= Beginning of Section =

==> config.mk <==
export PLATFORM = sky130hd
export DESIGN_NAME = tile_pixel_render_2bpp_top
export DESIGN_NICKNAME = d
export VERILOG_FILES = /design/src/rtl/tpr_pkg.sv /design/src/rtl/tile_pixel_render_2bpp_top.sv /design/src/rtl/tpr_csr.sv /design/src/rtl/tpr_pixel_eval.sv /design/src/rtl/tpr_burst_queue.sv
export SDC_FILE = /design/constraint.sdc
export NUM_CORES = 1
export LEC_CHECK = 0
export BUFFER_PORTS_ARGS = -buffer_cell sky130_fd_sc_hd__buf_2
export CAP_MARGIN = 20
export CORE_MARGIN = 2
export CORE_UTILIZATION = 45
export DETAILED_ROUTE_END_ITERATION = 8
export GPL_TIMING_DRIVEN = 0
export PLACE_DENSITY_LB_ADDON = 0.08
export SLEW_MARGIN = 0
export SYNTH_ARGS = -nofsm -noshare
export SYNTH_HDL_FRONTEND = slang
export SYNTH_SLANG_ARGS = --single-unit
==> constraint.sdc <==
create_clock -name clock -period 22.6 [get_ports clock]
set_input_delay 4.52 -clock clock [delete_from_list [all_inputs] [get_ports clock]]
set_output_delay 4.52 -clock clock [all_outputs]
set_load 0.05 [all_outputs]
===== src/rtl/detector_subevent_hit_decoder_core.sv =====
`timescale 1ns / 1ps
// ----------------------------------------------------------------------------
// detector_subevent_hit_decoder_core
// Walks the words of an event, finds the subevent with the programmed id and
// turns its packed byte codes into hit and status results.
// ----------------------------------------------------------------------------
//
//   Channel   Direction  Handshake              Beat
//   req_      in         req_valid/req_ready    one 32-bit event word + first flag
//   rsp_      out        rsp_valid/rsp_ready    one hit or status result
//   csr_      in         csr_wr_en              target subevent id, no wait
//
// A word that causes k results (at most 5) holds the result stage until all
// k are taken, so words flow at one per cycle until they start producing
// results or rsp_ready stalls; the single result port (one beat per cycle)
// then sets the rate. Words pass the input register, then the result queue.
// The input register takes the next word while results of the previous one
// are still draining, and reloads in the cycle the last of them is taken.
// Reset clears the parse state, the queue and the target id (to 1).
//
module detector_subevent_hit_decoder_core
   import dshd_pkg::*;
(
   input  logic                clock,
   input  logic                reset,
   // Input words.
   input  logic                req_valid,
   output logic                req_ready,
   input  logic [WORD_W-1:0]   req_word,
   input  logic                req_first_word,
   // Results.
   output logic                rsp_valid,
   input  logic                rsp_ready,
   output logic [2:0]          rsp_kind,
   output logic [7:0]          rsp_slice,
   output logic [7:0]          rsp_column,
   output logic [7:0]          rsp_row,
   output logic [3:0]          rsp_channel,
   output logic [15:0]         rsp_hit_count,
   output logic                rsp_last,
   // Configuration.
   input  logic                csr_wr_en,
   input  logic [TARGET_W-1:0] csr_wr_data
);

   // Target subevent id register.
   logic [TARGET_W-1:0] target_ff;

   // Input register: one word waiting to be decoded.
   logic                in_valid_ff;
   logic [WORD_W-1:0]   in_word_ff;
   logic                in_first_ff;

   // Result queue: slot 0 is presented on the port; the rest shift down on
   // every taken beat that loads no new batch. It only ever holds the results of one word.
   result_type [MAX_RESULTS-1:0] slot_ff;
   logic [RESULT_CNT_W-1:0]      count_ff;

   batch_type batch;
   logic      pop;
   logic      queue_free;
   logic      advance;

   assign pop        = rsp_valid && rsp_ready;
   // The queue can take a new batch when it is empty or its last beat leaves now.
   assign queue_free = (count_ff == '0) || ((count_ff == 3'd1) && rsp_ready);
   assign advance    = in_valid_ff && queue_free;
   assign req_ready  = !in_valid_ff || advance;

   dshd_decode u_decode (
      .clock      (clock),
      .reset      (reset),
      .step       (advance),
      .word       (in_word_ff),
      .first_word (in_first_ff),
      .target_id  (target_ff),
      .batch      (batch)
   );

   always_ff @(posedge clock) begin
      if (reset) begin
         target_ff <= TARGET_RESET;
      end else if (csr_wr_en) begin
         target_ff <= csr_wr_data;
      end
   end

   always_ff @(posedge clock) begin
      if (reset) begin
         in_valid_ff <= 1'b0;
      end else if (req_ready) begin
         in_valid_ff <= req_valid;
      end
   end

   always_ff @(posedge clock) begin
      if (req_valid && req_ready) begin
         in_word_ff  <= req_word;
         in_first_ff <= req_first_word;
      end
   end

   always_ff @(posedge clock) begin
      if (reset) begin
         count_ff <= '0;
      end else if (advance) begin
         count_ff <= batch.count;
      end else if (pop) begin
         count_ff <= count_ff - 3'd1;
      end
   end

   always_ff @(posedge clock) begin
      if (advance) begin
         slot_ff <= batch.slot;
      end else if (pop) begin
         for (int i = 0; i < MAX_RESULTS - 1; i++) begin
            slot_ff[i] <= slot_ff[i+1];
         end
      end
   end

   assign rsp_valid     = (count_ff != '0);
   assign rsp_last      = (count_ff == 3'd1);
   assign rsp_kind      = slot_ff[0].kind;
   assign rsp_slice     = slot_ff[0].slice;
   assign rsp_column    = slot_ff[0].column;
   assign rsp_row       = slot_ff[0].row;
   assign rsp_channel   = slot_ff[0].channel;
   assign rsp_hit_count = slot_ff[0].hit_count;

endmodule


===== config.mk =====
export PLATFORM = sky130hd
export DESIGN_NAME = detector_subevent_hit_decoder_core
export DESIGN_NICKNAME = d
export VERILOG_FILES = /design/src/rtl/dshd_pkg.sv /design/src/rtl/dshd_decode.sv /design/src/rtl/detector_subevent_hit_decoder_core.sv
export SDC_FILE = /design/constraint.sdc
export NUM_CORES = 1
export LEC_CHECK = 0
export BUFFER_PORTS_ARGS = -buffer_cell sky130_fd_sc_hd__buf_2
export CORE_UTILIZATION = 29
export CTS_BUF_LIST = sky130_fd_sc_hd__clkbuf_16
export DETAILED_ROUTE_END_ITERATION = 8
export GPL_TIMING_DRIVEN = 0
export PLACE_DENSITY = 0.47
export SYNTH_ARGS = -nofsm -noshare
export SYNTH_HDL_FRONTEND = slang
export SYNTH_SLANG_ARGS = --single-unit

===== constraint.sdc =====
create_clock -name clock -period 9.8 [get_ports clock]
set_clock_uncertainty 0.05 [all_clocks]
set_input_delay 0.49 -clock clock [delete_from_list [all_inputs] [get_ports clock]]
set_output_delay 0.49 -clock clock [all_outputs]
set_load 0.05 [all_outputs]
<file path="config.mk">
export PLATFORM = sky130hd
export DESIGN_NAME = shape_pair_collision_test_top
export DESIGN_NICKNAME = d
export VERILOG_FILES = /design/src/rtl/spc_pkg.sv /design/src/rtl/spc_prep.sv /design/src/rtl/shape_pair_collision_test_top.sv
export SDC_FILE = /design/constraint.sdc
export NUM_CORES = 2
export LEC_CHECK = 0
export BUFFER_PORTS_ARGS = -buffer_cell sky130_fd_sc_hd__buf_2
export CORE_AREA = 4 4 332 334
export CTS_CLUSTER_DIAMETER = 120
export DETAILED_ROUTE_END_ITERATION = 8
export DIE_AREA = 0 0 336 338
export PLACE_DENSITY = 0.7
export SYNTH_ARGS = -nofsm -noshare
export SYNTH_HDL_FRONTEND = slang
export SYNTH_SLANG_ARGS = --single-unit
export TNS_END_PERCENT = 1
</file>
<file path="constraint.sdc">
create_clock -name clk -period 12.9 [get_ports clk]
set_input_delay 0.645 -clock clk [delete_from_list [all_inputs] [get_ports clk]]
set_output_delay 0.645 -clock clk [all_outputs]
set_load 0.02 [all_outputs]
</file>
===== config.mk =====
export PLATFORM = sky130hd
export DESIGN_NAME = substring_match_scanner_unit_flat
export DESIGN_NICKNAME = d
export VERILOG_FILES = /design/src/sv/sms_pkg.sv /design/src/sv/sms_if.sv /design/src/sv/sms_cfg_regs.sv /design/src/sv/sms_window.sv /design/src/sv/sms_match.sv /design/src/sv/substring_match_scanner_unit.sv /design/src/flat_wrapper.sv
export VERILOG_INCLUDE_DIRS = /design/src /design/src/sv
export SDC_FILE = /design/constraint.sdc
export NUM_CORES = 2
export LEC_CHECK = 0
export BUFFER_PORTS_ARGS = -buffer_cell sky130_fd_sc_hd__buf_2
export CORE_ASPECT_RATIO = 1.25
export CORE_MARGIN = 3
export CORE_UTILIZATION = 31
export CTS_CLUSTER_DIAMETER = 30
export DETAILED_ROUTE_END_ITERATION = 8
export PLACE_DENSITY_LB_ADDON = 0.08
export SYNTH_ARGS = -nofsm -noshare
export SYNTH_HDL_FRONTEND = slang
export SYNTH_HIERARCHICAL = 1
export SYNTH_SLANG_ARGS = --single-unit

===== constraint.sdc =====
create_clock -name clk -period 8.2 [get_ports clk]
set_clock_uncertainty 0.15 [all_clocks]
set_input_delay 0.82 -clock clk [delete_from_list [all_inputs] [get_ports clk]]
set_output_delay 0.82 -clock clk [all_outputs]
set_load 0.005 [all_outputs]

===== src/sv/substring_match_scanner_unit_assert.svh =====
// Assertion macros used by the substring match scanner match stage
`ifndef SUBSTRING_MATCH_SCANNER_UNIT_ASSERT_SVH
`define SUBSTRING_MATCH_SCANNER_UNIT_ASSERT_SVH

`ifndef SYNTHESIS
// Antecedent holds -> consequent holds in the same cycle
`define SMS_ASSERT_SAME(label, clk, rst_n, ante, cons) \
  label: assert property (@(posedge clk) disable iff (!rst_n) (ante) |-> (cons)) \
    else $error("%m: check failed");
// Antecedent holds -> consequent holds in the next cycle
`define SMS_ASSERT_NEXT(label, clk, rst_n, ante, cons) \
  label: assert property (@(posedge clk) disable iff (!rst_n) (ante) |=> (cons)) \
    else $error("%m: check failed");
`else
`define SMS_ASSERT_SAME(label, clk, rst_n, ante, cons)
`define SMS_ASSERT_NEXT(label, clk, rst_n, ante, cons)
`endif

`endif


===== src/sv/sms_pkg.sv =====
// Shared constants, types and helper functions of the substring match scanner
package sms_pkg;

  // Defaults for the top-level parameters
  localparam int SMS_MAX_PATTERN   = 16;
  localparam int SMS_POSITION_BITS = 32;

  // Fixed field widths
  localparam int NEEDLE_BYTES  = 16;
  localparam int LEN_BITS      = 5;
  localparam int OUT_BITS      = 32;
  localparam int WIDE_BITS     = 64;
  localparam int CFG_ADDR_BITS = 5;
  localparam int CFG_DATA_BITS = 64;

  // Register map, one 64-bit register every 8 bytes
  typedef enum logic [1:0] {
    REG_PATTERN_LOW    = 2'd0,
    REG_PATTERN_HIGH   = 2'd1,
    REG_PATTERN_LENGTH = 2'd2
  } sms_reg_t;

  // Configuration handed from the register block to the datapath
  typedef struct packed {
    logic [WIDE_BITS-1:0] pattern_low;
    logic [WIDE_BITS-1:0] pattern_high;
    logic [LEN_BITS-1:0]  pattern_length;
  } sms_cfg_t;

  // Control of the item held between the window and match stages
  typedef struct packed {
    logic valid;
    logic final_byte;
  } sms_stage_t;

  // Clamp a wide value to the 32-bit result fields
  function automatic logic [OUT_BITS-1:0] sat_out(input logic [WIDE_BITS-1:0] v);
    sat_out = (|v[WIDE_BITS-1:OUT_BITS]) ? '1 : v[OUT_BITS-1:0];
  endfunction

  // Needle length in use: limited by the needle store and the window depth
  function automatic logic [LEN_BITS-1:0] eff_length(input logic [LEN_BITS-1:0] raw,
                                                     input int max_pattern);
    int lim;
    lim = (max_pattern < NEEDLE_BYTES) ? max_pattern : NEEDLE_BYTES;
    eff_length = (int'(raw) > lim) ? LEN_BITS'(lim) : raw;
  endfunction

endpackage


===== src/sv/sms_if.sv =====
// Valid/ready channel interfaces for haystack bytes and scan results
interface sms_in_if;
  logic       valid;
  logic       ready;
  logic [7:0] text_byte;
  logic       final_byte;

  modport source (output valid, output text_byte, output final_byte, input ready);
  modport sink   (input valid, input text_byte, input final_byte, output ready);
endinterface

interface sms_out_if;
  logic        valid;
  logic        ready;
  logic        match_found;
  logic [31:0] first_position;
  logic [31:0] last_position;
  logic [31:0] occurrence_count;
  logic [31:0] text_length;

  modport source (output valid, output match_found, output first_position,
                  output last_position, output occurrence_count, output text_length,
                  input ready);
  modport sink   (input valid, input match_found, input first_position,
                  input last_position, input occurrence_count, input text_length,
                  output ready);
endinterface
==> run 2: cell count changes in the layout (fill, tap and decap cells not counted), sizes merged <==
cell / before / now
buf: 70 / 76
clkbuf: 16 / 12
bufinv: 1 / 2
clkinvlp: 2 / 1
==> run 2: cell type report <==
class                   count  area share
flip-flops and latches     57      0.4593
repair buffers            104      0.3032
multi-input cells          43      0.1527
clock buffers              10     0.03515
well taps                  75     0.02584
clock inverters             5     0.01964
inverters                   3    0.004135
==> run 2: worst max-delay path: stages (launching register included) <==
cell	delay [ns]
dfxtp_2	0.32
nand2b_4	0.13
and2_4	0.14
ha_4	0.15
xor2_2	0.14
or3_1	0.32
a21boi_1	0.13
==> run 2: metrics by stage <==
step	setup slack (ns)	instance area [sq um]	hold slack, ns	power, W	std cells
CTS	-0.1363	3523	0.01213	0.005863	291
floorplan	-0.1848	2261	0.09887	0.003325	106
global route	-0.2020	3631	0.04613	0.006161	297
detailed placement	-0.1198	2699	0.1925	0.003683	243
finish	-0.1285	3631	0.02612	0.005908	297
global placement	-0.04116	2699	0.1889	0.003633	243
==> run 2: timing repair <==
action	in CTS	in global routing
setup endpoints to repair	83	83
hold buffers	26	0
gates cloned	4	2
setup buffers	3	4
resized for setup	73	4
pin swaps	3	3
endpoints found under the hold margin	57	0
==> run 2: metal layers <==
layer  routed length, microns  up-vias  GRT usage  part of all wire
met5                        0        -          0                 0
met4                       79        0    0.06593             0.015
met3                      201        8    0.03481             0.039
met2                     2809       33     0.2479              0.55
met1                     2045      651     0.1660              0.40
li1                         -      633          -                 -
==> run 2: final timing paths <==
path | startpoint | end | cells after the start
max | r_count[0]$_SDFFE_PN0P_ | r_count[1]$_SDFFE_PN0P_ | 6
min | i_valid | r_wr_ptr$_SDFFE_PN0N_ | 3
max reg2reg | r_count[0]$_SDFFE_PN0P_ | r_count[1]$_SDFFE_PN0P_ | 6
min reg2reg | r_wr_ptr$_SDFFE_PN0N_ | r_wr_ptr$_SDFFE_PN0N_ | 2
[config.mk]
export PLATFORM = sky130hd
export DESIGN_NAME = source_code_tokenizer
export DESIGN_NICKNAME = d
export VERILOG_FILES = /design/src/sv/sct_pkg.sv /design/src/sv/source_code_tokenizer.sv /design/src/sv/sct_front.sv /design/src/sv/sct_queue.sv /design/src/sv/sct_back.sv
export SDC_FILE = /design/constraint.sdc
export NUM_CORES = 2
export LEC_CHECK = 0
export BUFFER_PORTS_ARGS = -buffer_cell sky130_fd_sc_hd__buf_4
export CAP_MARGIN = 0
export CORE_ASPECT_RATIO = 1.2
export CORE_UTILIZATION = 65
export CTS_BUF_LIST = sky130_fd_sc_hd__clkbuf_8
export DETAILED_ROUTE_END_ITERATION = 10
export PLACE_DENSITY = 0.88
export SETUP_SLACK_MARGIN = 0.15
export SLEW_MARGIN = 20
export SYNTH_ARGS = -nofsm -noshare
export SYNTH_HDL_FRONTEND = slang
export SYNTH_SLANG_ARGS = --single-unit
[constraint.sdc]
create_clock -name clk_i -period 50.9 [get_ports clk_i]
set_input_delay 7.635 -clock clk_i [delete_from_list [all_inputs] [get_ports clk_i]]
set_output_delay 7.635 -clock clk_i [all_outputs]
set_load 0.02 [all_outputs]
## config.mk

```make
export PLATFORM = sky130hd
export DESIGN_NAME = ctt_ctrl
export DESIGN_NICKNAME = d
export VERILOG_FILES = /design/src/hw/rtl/ctt_pkg.sv /design/src/hw/rtl/ctt_ctrl.sv
export SDC_FILE = /design/constraint.sdc
export NUM_CORES = 1
export LEC_CHECK = 0
export ABC_CLOCK_PERIOD_IN_PS = 1400
export BUFFER_PORTS_ARGS = -buffer_cell sky130_fd_sc_hd__buf_2
export CAP_MARGIN = 10
export CORE_AREA = 3 3 40 42
export DETAILED_ROUTE_END_ITERATION = 12
export DIE_AREA = 0 0 43 45
export GPL_ROUTABILITY_DRIVEN = 0
export PLACE_DENSITY = 0.65
export SYNTH_ARGS = -nofsm -noshare
export SYNTH_HDL_FRONTEND = slang
export SYNTH_SLANG_ARGS = --single-unit
export TNS_END_PERCENT = 5
```

## constraint.sdc

```tcl
create_clock -name clk -period 1.4 [get_ports clk]
set_input_delay 0.28 -clock clk [delete_from_list [all_inputs] [get_ports clk]]
set_output_delay 0.28 -clock clk [all_outputs]
set_load 0.02 [all_outputs]
```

= End of Section =

**WHAT THIS TASK INVOLVES**
From the entries above, extract only the lines running from the one containing "2: cell count" through the one containing "max reg2reg |", inclusive.

**EXERCISE RESPONSE**
==> run 2: cell count changes in the layout (fill, tap and decap cells not counted), sizes merged <==
cell / before / now
buf: 70 / 76
clkbuf: 16 / 12
bufinv: 1 / 2
clkinvlp: 2 / 1
==> run 2: cell type report <==
class                   count  area share
flip-flops and latches     57      0.4593
repair buffers            104      0.3032
multi-input cells          43      0.1527
clock buffers              10     0.03515
well taps                  75     0.02584
clock inverters             5     0.01964
inverters                   3    0.004135
==> run 2: worst max-delay path: stages (launching register included) <==
cell	delay [ns]
dfxtp_2	0.32
nand2b_4	0.13
and2_4	0.14
ha_4	0.15
xor2_2	0.14
or3_1	0.32
a21boi_1	0.13
==> run 2: metrics by stage <==
step	setup slack (ns)	instance area [sq um]	hold slack, ns	power, W	std cells
CTS	-0.1363	3523	0.01213	0.005863	291
floorplan	-0.1848	2261	0.09887	0.003325	106
global route	-0.2020	3631	0.04613	0.006161	297
detailed placement	-0.1198	2699	0.1925	0.003683	243
finish	-0.1285	3631	0.02612	0.005908	297
global placement	-0.04116	2699	0.1889	0.003633	243
==> run 2: timing repair <==
action	in CTS	in global routing
setup endpoints to repair	83	83
hold buffers	26	0
gates cloned	4	2
setup buffers	3	4
resized for setup	73	4
pin swaps	3	3
endpoints found under the hold margin	57	0
==> run 2: metal layers <==
layer  routed length, microns  up-vias  GRT usage  part of all wire
met5                        0        -          0                 0
met4                       79        0    0.06593             0.015
met3                      201        8    0.03481             0.039
met2                     2809       33     0.2479              0.55
met1                     2045      651     0.1660              0.40
li1                         -      633          -                 -
==> run 2: final timing paths <==
path | startpoint | end | cells after the start
max | r_count[0]$_SDFFE_PN0P_ | r_count[1]$_SDFFE_PN0P_ | 6
min | i_valid | r_wr_ptr$_SDFFE_PN0N_ | 3
max reg2reg | r_count[0]$_SDFFE_PN0P_ | r_count[1]$_SDFFE_PN0P_ | 6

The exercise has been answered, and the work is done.